[Haskell-cafe] Newclasses

Stijn van Drongelen rhymoid
Fri Oct 4 21:14:12 UTC 2013


On Fri, Oct 4, 2013 at 10:31 PM, Wvv <vitea3v at rambler.ru> wrote:

> Newclasses are something like instances, but out of scope. In a baggage.
>

So under the hood of GHC, newclasses would be partially filled in
dictionaries.

We already have too many classes: (...)
>
> We can't divide all classes to atimic ones.
>

As you have seen, we can. As you also see, it is a little impractical.

Main purpose of newclasses is to make instances as minimal as possible. In
> many cases empty.
>
> About newclass and compose data, we can do next:
>
>    newclass Foo [a] => FooList a where {containerMainipulation=...}
>
>    newclass Foo (Set a) => FooSet a where {containerMainipulation=...}
>
>    newclass Foo (Sequence a) => FooSeq a where {containerMainipulation=...}
>
> so now I can switch any container of my data, changing only name of
> newclass:
>
>   instance FooList MyData where {dataMainipulation=...}
>

You can already solve that in Haskell 98:

    class Foo2 f where { containerManipulation = ... }
    instance Foo2 [] where { ... }
    instance Foo2 Set where { ... }
    instance Foo2 Sequence where { ... }

    class (Foo2 f) => Foo1 f a where { dataManipulation = ... }

Or even:

    class Foo' a where { dataManipulation' = ... }
    dataManipulation = dataManipulation' yourDefaultContainerManipulation

Remember: the only special things about type classes is that they are types
that can/must be implicit. You can (almost?) always replace them by
explicit parameters.

Or let I have an MyArrow data. And I need some semigroupoid manipulations.
> I just write
>
>   instance ArrSemigroupoid MyArrow     --empty
>
> that's all, I plug-in, let's just use semigroupoids functions!
>
> Or I have MyMonad and I want some Functor, so I just plug-in:
>
>   instance MFunctor MyMonad       --empty
>
> that's all.
> I also need some Applicative! Easy:
>
>   instance MApplicative MyMonad   --empty again
>
> done!
>

Let's see how many lines of code this costs in Haskell 98:

    instance Monad MyMonad where { ... }
    instance Functor MyMonad where
        fmap = liftM
    instance Applicative MyMonad where
        pure = return
        (<*>) = ap

Only three lines more, and they're readable.
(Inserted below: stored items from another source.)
`src/rtl/huff_decoder.sv`:
```
// huff_decoder: receive-side Huffman decoder for the 3-symbol encoder.
// Loads a 3-entry codebook as character/code word pairs over io_in[8:0].
// It then decodes a serial MSB-first bitstream into 5-bit symbols.
// Optional build macro: HUFF_DEC_CHECK_EN enables tag and mask checking
// during the load phase, with an error pulse for each rejected word.
//
// Handshake: there is no backpressure. io_in[9] (word_strobe) and
// io_in[10] (bit_valid) each qualify one transfer on every rising edge
// where they are high. io_out[5] (sym_valid) and io_out[6] (error) are
// single-cycle pulses that the consumer must sample every cycle.
module huff_decoder (
  input  logic        clk,
  input  logic        reset,
  input  logic [11:0] io_in,
  output logic [11:0] io_out
);

  localparam logic [1:0] S_LOAD_CHAR = 2'd0;
  localparam logic [1:0] S_LOAD_CODE = 2'd1;
  localparam logic [1:0] S_DECODE    = 2'd2;

  // Code length implied by a mask; a non-contiguous mask behaves as an empty entry.
  function automatic logic [1:0] mask_len(input logic [2:0] m);
    case (m)
      3'b001:  mask_len = 2'd1;
      3'b011:  mask_len = 2'd2;
      3'b111:  mask_len = 2'd3;
      default: mask_len = 2'd0;
    endcase
  endfunction

  logic [1:0] r_state;
  logic [1:0] r_idx;
  logic [4:0] r_sym  [0:2];
  logic [2:0] r_mask [0:2];
  logic [2:0] r_val  [0:2];
  logic [2:0] r_acc;
  logic [1:0] r_len;
  logic [2:0] r_count;
  logic [4:0] r_symbol;
  logic       r_sym_valid;
  logic       r_error;
  logic       r_table_ready;

  logic [8:0] w_word;
  logic       w_strobe;
  logic       w_bit_valid;
  logic       w_bit;
  logic [2:0] w_acc_next;
  logic [1:0] w_len_next;
  logic       w_hit;
  logic [4:0] w_hit_sym;
  logic       w_char_ok;
  logic       w_code_ok;
  logic       w_mask_bad;
  logic [2:0] w_unused;

  assign w_word      = io_in[8:0];
  assign w_strobe    = io_in[9];
  assign w_bit_valid = io_in[10];
  assign w_bit       = io_in[11];

  // The encoder's done flag and the tag bits are not needed when tags go unchecked.
  assign w_unused = {io_in[8], io_in[7:6]};

`ifdef HUFF_DEC_CHECK_EN
  assign w_char_ok  = (w_word[7:5] == 3'b011);
  assign w_code_ok  = (w_word[7:6] == 2'b00);
  assign w_mask_bad = (mask_len(w_word[5:3]) == 2'd0) && (w_word[5:3] != 3'b000);
`else
  assign w_char_ok  = 1'b1;
  assign w_code_ok  = 1'b1;
  assign w_mask_bad = 1'b0;
`endif

  // The accumulator and length the current bit would produce; r_len never exceeds 2.
  assign w_acc_next = {r_acc[1:0], w_bit};
  assign w_len_next = r_len + 2'd1;

  // Table search: walk from the top so the lowest matching index is left standing.
  always_comb begin
    w_hit     = 1'b0;
    w_hit_sym = 5'd0;
    for (int i = 2; i >= 0; i--) begin
      if ((mask_len(r_mask[i]) == w_len_next) &&
          (((w_acc_next ^ r_val[i]) & r_mask[i]) == 3'b000)) begin
        w_hit     = 1'b1;
        w_hit_sym = r_sym[i];
      end
    end
  end

  // Load FSM, decode datapath and output pulses.
  always_ff @(posedge clk) begin
    if (reset) begin
      r_state       <= S_LOAD_CHAR;
      r_idx         <= 2'd0;
      r_acc         <= 3'd0;
      r_len         <= 2'd0;
      r_count       <= 3'd0;
      r_symbol      <= 5'd0;
      r_sym_valid   <= 1'b0;
      r_error       <= 1'b0;
      r_table_ready <= 1'b0;
      for (int i = 0; i < 3; i++) begin
        r_sym[i]  <= 5'd0;
        r_mask[i] <= 3'd0;
        r_val[i]  <= 3'd0;
      end
    end else begin
      r_sym_valid <= 1'b0;
      r_error     <= 1'b0;
      case (r_state)
        S_LOAD_CHAR: begin
          if (w_strobe) begin
            if (w_char_ok) begin
              r_sym[r_idx] <= w_word[4:0];
              r_state      <= S_LOAD_CODE;
            end else begin
              r_error <= 1'b1;
            end
          end
        end
        S_LOAD_CODE: begin
          if (w_strobe) begin
            if (w_code_ok) begin
              r_mask[r_idx] <= w_word[5:3];
              r_val[r_idx]  <= w_word[2:0];
              r_error       <= w_mask_bad;
              if (r_idx == 2'd2) begin
                r_idx         <= 2'd0;
                r_state       <= S_DECODE;
                r_table_ready <= 1'b1;
              end else begin
                r_idx   <= r_idx + 2'd1;
                r_state <= S_LOAD_CHAR;
              end
            end else begin
              r_error <= 1'b1;
            end
          end
        end
        S_DECODE: begin
          if (w_bit_valid) begin
            if (w_hit) begin
              r_symbol    <= w_hit_sym;
              r_sym_valid <= 1'b1;
              r_count     <= r_count + 3'd1;
              r_acc       <= 3'd0;
              r_len       <= 2'd0;
            end else if (w_len_next == 2'd3) begin
              r_error <= 1'b1;
              r_acc   <= 3'd0;
              r_len   <= 2'd0;
            end else begin
              r_acc <= w_acc_next;
              r_len <= w_len_next;
            end
          end
        end
        default: begin
          r_state <= S_LOAD_CHAR;
        end
      endcase
    end
  end

  assign io_out = {1'b0, r_count, r_table_ready, r_error, r_sym_valid, r_symbol};

endmodule
```
[src/rtl/asps_fee_meter.sv]
// Parking fee meter: per-car entry timestamps, fee computation on exit and
// saturating revenue. Optional grace period via `define ASPS_GRACE_PERIOD_EN.
module asps_fee_meter
   import asps_pkg::*;
#(
   parameter int TICK_DIV  = 1,
   parameter int COST_RATE = DEF_COST_RATE,
   parameter int TIME_W    = DEF_TIME_W,
   parameter int COST_W    = DEF_COST_W,
   parameter int REV_W     = DEF_REV_W
`ifdef ASPS_GRACE_PERIOD_EN
   ,
   parameter int GRACE_UNITS = 3
`endif
) (
   input  logic                clk,
   input  logic                reset,
   input  logic                entry_detected,
   input  logic                exit_detected,
   input  logic [ID_W-1:0]     id,
   output logic [COST_W-1:0]   cost,
   output logic                cost_valid,
   output logic [REV_W-1:0]    total_revenue,
   output logic [NUM_CARS-1:0] active_mask,
   output logic                busy,
   output logic                err_dup_entry,
   output logic                err_unknown_exit,
   output logic                err_overrun
);

   localparam int                PROD_W     = TIME_W + 8;
   localparam logic [PROD_W-1:0] COST_LIMIT = PROD_W'({COST_W{1'b1}});
   localparam logic [REV_W-1:0]  REV_MAX    = '1;

   logic [TIME_W-1:0] time_now;

   asps_time_base #(.TICK_DIV(TICK_DIV), .TIME_W(TIME_W)) u_time_base (
      .clk      (clk),
      .reset    (reset),
      .time_now (time_now)
   );

   fee_state_e          state_q, state_d;
   logic [TIME_W-1:0]   entry_time_q [1:NUM_CARS];
   logic [TIME_W-1:0]   entry_time_d [1:NUM_CARS];
   logic [NUM_CARS-1:0] active_q, active_d;
   logic [TIME_W-1:0]   elapsed_q, elapsed_d;
   logic [COST_W-1:0]   charge_q, charge_d;
   logic [COST_W-1:0]   cost_q, cost_d;
   logic                cost_valid_q, cost_valid_d;
   logic [REV_W-1:0]    revenue_q, revenue_d;
   logic                dup_q, dup_d, unk_q, unk_d, ovr_q, ovr_d;

   logic [NUM_CARS-1:0] slot_bit;
   logic                slot_active, exit_accept, grace_hit;
   logic [TIME_W-1:0]   mult_in;
   logic [PROD_W-1:0]   product;
   logic [COST_W-1:0]   charge_calc;

   always_comb begin
      for (int k = 1; k <= NUM_CARS; k++) slot_bit[k-1] = (id == ID_W'(k));
   end

   assign slot_active = |(slot_bit & active_q);
   assign exit_accept = exit_detected && slot_active && (state_q == IDLE);

`ifdef ASPS_GRACE_PERIOD_EN
   assign grace_hit = (elapsed_q < TIME_W'(GRACE_UNITS));
`else
   assign grace_hit = 1'b0;
`endif

   // Zero elapsed is billed as one unit, which yields the minimum charge.
   assign mult_in     = (elapsed_q == '0) ? TIME_W'(1) : elapsed_q;
   assign product     = PROD_W'(mult_in) * PROD_W'(COST_RATE);
   assign charge_calc = grace_hit ? '0 :
                        (product > COST_LIMIT) ? COST_W'(COST_LIMIT) : COST_W'(product);

   always_comb begin
      state_d      = state_q;
      entry_time_d = entry_time_q;
      active_d     = active_q;
      elapsed_d    = elapsed_q;
      charge_d     = charge_q;
      cost_d       = cost_q;
      cost_valid_d = 1'b0;
      revenue_d    = revenue_q;
      dup_d        = 1'b0;
      unk_d        = 1'b0;
      ovr_d        = 1'b0;

      if (exit_detected) begin
         if (!slot_active) begin
            unk_d = 1'b1;
         end else if (state_q != IDLE) begin
            ovr_d = 1'b1;
         end else begin
            elapsed_d = time_now - entry_time_q[id];
            active_d  = active_q & ~slot_bit;
            state_d   = MULT;
         end
      end

      // An accepted exit frees the slot first, so a same-cycle entry re-arms it.
      if (entry_detected) begin
         if ((id == '0) || (slot_active && !exit_accept)) begin
            dup_d = 1'b1;
         end else begin
            entry_time_d[id] = time_now;
            active_d         = active_d | slot_bit;
         end
      end

      case (state_q)
         MULT: begin
            charge_d = charge_calc;
            state_d  = REPORT;
         end
         REPORT: begin
            cost_d       = charge_q;
            cost_valid_d = 1'b1;
            revenue_d    = REV_W'(sat_add(32'(revenue_q), 32'(charge_q), 32'(REV_MAX)));
            state_d      = IDLE;
         end
         default: ;
      endcase
   end

   always_ff @(posedge clk or negedge reset) begin
      if (!reset) begin
         state_q      <= IDLE;
         for (int i = 1; i <= NUM_CARS; i++) entry_time_q[i] <= '0;
         active_q     <= '0;
         elapsed_q    <= '0;
         charge_q     <= '0;
         cost_q       <= '0;
         cost_valid_q <= 1'b0;
         revenue_q    <= '0;
         dup_q        <= 1'b0;
         unk_q        <= 1'b0;
         ovr_q        <= 1'b0;
      end else begin
         state_q      <= state_d;
         entry_time_q <= entry_time_d;
         active_q     <= active_d;
         elapsed_q    <= elapsed_d;
         charge_q     <= charge_d;
         cost_q       <= cost_d;
         cost_valid_q <= cost_valid_d;
         revenue_q    <= revenue_d;
         dup_q        <= dup_d;
         unk_q        <= unk_d;
         ovr_q        <= ovr_d;
      end
   end

   assign cost             = cost_q;
   assign cost_valid       = cost_valid_q;
   assign total_revenue    = revenue_q;
   assign active_mask      = active_q;
   assign busy             = (state_q != IDLE);
   assign err_dup_entry    = dup_q;
   assign err_unknown_exit = unk_q;
   assign err_overrun      = ovr_q;

endmodule
$ cat config.mk
export PLATFORM = sky130hd
export DESIGN_NAME = prco_uart_loader_flat
export DESIGN_NICKNAME = d
export VERILOG_FILES = /design/src/rtl/prco_uart_loader_if.sv /design/src/rtl/prco_uart_loader.sv /design/src/flat_wrapper.sv
export SDC_FILE = /design/constraint.sdc
export NUM_CORES = 1
export LEC_CHECK = 0
export CORE_AREA = 2 2 92 94
export DETAILED_ROUTE_END_ITERATION = 8
export DIE_AREA = 0 0 94 96
export PLACE_DENSITY = 0.81
export SETUP_SLACK_MARGIN = 0.2
export SYNTH_ARGS = -nofsm -noshare
export SYNTH_HDL_FRONTEND = slang
export SYNTH_SLANG_ARGS = --single-unit
$ cat constraint.sdc
create_clock -name clk50 -period 3.2 [get_ports clk50]
set_clock_uncertainty 0.1 [all_clocks]
set_input_delay 0.8 -clock clk50 [delete_from_list [all_inputs] [get_ports clk50]]
set_output_delay 0.8 -clock clk50 [all_outputs]
set_load 0.02 [all_outputs]
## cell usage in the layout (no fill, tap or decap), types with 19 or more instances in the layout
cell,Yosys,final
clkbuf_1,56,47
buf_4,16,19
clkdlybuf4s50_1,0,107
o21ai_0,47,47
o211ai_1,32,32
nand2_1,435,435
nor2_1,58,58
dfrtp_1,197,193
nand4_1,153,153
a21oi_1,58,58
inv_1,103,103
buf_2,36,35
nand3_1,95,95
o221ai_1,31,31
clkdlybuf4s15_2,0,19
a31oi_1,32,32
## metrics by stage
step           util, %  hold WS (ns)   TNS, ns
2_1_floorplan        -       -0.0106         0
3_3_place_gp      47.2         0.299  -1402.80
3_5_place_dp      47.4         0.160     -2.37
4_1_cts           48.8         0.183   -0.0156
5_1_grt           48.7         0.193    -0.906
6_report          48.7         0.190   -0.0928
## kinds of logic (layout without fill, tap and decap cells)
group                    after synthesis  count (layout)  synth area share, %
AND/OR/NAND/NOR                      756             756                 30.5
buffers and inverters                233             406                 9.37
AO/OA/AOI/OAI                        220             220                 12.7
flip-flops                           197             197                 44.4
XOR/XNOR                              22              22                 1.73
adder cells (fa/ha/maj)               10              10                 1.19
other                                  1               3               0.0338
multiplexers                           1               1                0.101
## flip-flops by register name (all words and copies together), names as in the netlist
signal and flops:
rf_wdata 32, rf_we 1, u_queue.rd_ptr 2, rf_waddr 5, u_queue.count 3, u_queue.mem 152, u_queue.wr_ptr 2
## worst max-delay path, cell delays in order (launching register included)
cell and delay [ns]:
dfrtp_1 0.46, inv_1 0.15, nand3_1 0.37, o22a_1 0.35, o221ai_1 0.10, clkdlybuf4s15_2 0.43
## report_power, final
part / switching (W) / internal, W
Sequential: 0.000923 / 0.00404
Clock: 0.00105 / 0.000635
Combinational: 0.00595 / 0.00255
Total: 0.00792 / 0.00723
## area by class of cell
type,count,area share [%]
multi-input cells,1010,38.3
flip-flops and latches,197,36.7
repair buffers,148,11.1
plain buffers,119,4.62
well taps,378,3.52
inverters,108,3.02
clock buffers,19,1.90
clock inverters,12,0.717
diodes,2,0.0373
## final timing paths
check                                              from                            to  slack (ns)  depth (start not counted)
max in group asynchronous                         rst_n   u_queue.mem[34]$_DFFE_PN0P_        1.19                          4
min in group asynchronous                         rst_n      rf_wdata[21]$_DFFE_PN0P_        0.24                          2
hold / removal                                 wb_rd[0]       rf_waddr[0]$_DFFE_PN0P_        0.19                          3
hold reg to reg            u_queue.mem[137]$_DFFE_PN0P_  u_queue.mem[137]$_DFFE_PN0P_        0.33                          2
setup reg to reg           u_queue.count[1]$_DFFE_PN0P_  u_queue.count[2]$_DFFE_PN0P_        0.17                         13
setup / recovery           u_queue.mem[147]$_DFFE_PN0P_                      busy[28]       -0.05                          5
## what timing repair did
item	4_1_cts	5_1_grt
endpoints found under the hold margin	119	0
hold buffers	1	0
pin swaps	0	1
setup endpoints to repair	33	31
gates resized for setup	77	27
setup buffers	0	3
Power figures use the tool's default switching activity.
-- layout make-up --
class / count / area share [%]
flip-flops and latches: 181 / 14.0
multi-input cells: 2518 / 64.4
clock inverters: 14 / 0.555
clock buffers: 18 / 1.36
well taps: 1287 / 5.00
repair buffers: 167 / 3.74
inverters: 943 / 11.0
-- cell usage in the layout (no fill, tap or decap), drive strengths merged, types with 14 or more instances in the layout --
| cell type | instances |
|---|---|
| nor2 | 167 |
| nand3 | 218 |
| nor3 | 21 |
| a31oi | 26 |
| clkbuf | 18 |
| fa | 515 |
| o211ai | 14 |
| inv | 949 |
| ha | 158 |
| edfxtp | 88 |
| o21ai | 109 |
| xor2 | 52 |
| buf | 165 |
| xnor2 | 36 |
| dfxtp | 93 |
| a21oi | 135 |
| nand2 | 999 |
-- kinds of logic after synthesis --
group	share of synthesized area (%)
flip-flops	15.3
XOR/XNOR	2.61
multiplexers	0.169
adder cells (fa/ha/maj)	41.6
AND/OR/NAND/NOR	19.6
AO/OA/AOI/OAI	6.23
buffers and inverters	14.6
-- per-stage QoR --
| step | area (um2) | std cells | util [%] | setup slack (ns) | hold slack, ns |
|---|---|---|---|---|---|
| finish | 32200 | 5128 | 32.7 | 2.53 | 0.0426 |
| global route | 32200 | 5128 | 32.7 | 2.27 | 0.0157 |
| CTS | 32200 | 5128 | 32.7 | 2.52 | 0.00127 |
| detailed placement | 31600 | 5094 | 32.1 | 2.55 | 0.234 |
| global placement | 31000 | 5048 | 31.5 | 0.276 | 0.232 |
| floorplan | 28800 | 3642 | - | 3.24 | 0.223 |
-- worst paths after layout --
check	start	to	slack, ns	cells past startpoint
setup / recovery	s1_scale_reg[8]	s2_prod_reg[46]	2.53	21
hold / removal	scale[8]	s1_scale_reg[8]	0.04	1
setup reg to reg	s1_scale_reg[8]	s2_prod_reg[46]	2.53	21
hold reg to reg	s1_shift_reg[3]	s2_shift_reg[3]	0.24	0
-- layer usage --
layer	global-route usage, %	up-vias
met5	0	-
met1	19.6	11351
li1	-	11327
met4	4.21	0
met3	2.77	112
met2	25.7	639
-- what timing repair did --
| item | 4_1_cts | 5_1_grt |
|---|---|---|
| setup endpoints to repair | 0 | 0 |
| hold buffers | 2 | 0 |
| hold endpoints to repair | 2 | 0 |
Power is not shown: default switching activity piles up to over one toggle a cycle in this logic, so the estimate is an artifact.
### config.mk
export PLATFORM = sky130hd
export DESIGN_NAME = vram_arbiter
export DESIGN_NICKNAME = d
export VERILOG_FILES = /design/src/rtl/vram_arbiter.sv
export SDC_FILE = /design/constraint.sdc
export NUM_CORES = 1
export LEC_CHECK = 0
export CORE_AREA = 2 2 124 126
export DETAILED_ROUTE_END_ITERATION = 10
export DIE_AREA = 0 0 126 128
export GPL_TIMING_DRIVEN = 1
export PLACE_DENSITY_LB_ADDON = 0.05
export SLEW_MARGIN = 30
export SYNTH_ARGS = -nofsm -noshare
export SYNTH_HDL_FRONTEND = slang
export SYNTH_SLANG_ARGS = --single-unit
### constraint.sdc
create_clock -name clk_i -period 1.4 [get_ports clk_i]
set_clock_uncertainty 0.05 [all_clocks]
set_input_delay 0.21 -clock clk_i [delete_from_list [all_inputs] [get_ports clk_i]]
set_output_delay 0.21 -clock clk_i [all_outputs]
set_load 0.01 [all_outputs]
I think newclasses are not solving the existing problems, as you're only
removing three well-understood lines of code in the above example, while
people have to look up what you mean by MFunctor and MApplicative.

I think default superclass instances are a much better idea, or
alternatively, the ConstraintSynonymInstances I previously mentioned (but
not both -- they'll probably bite each other).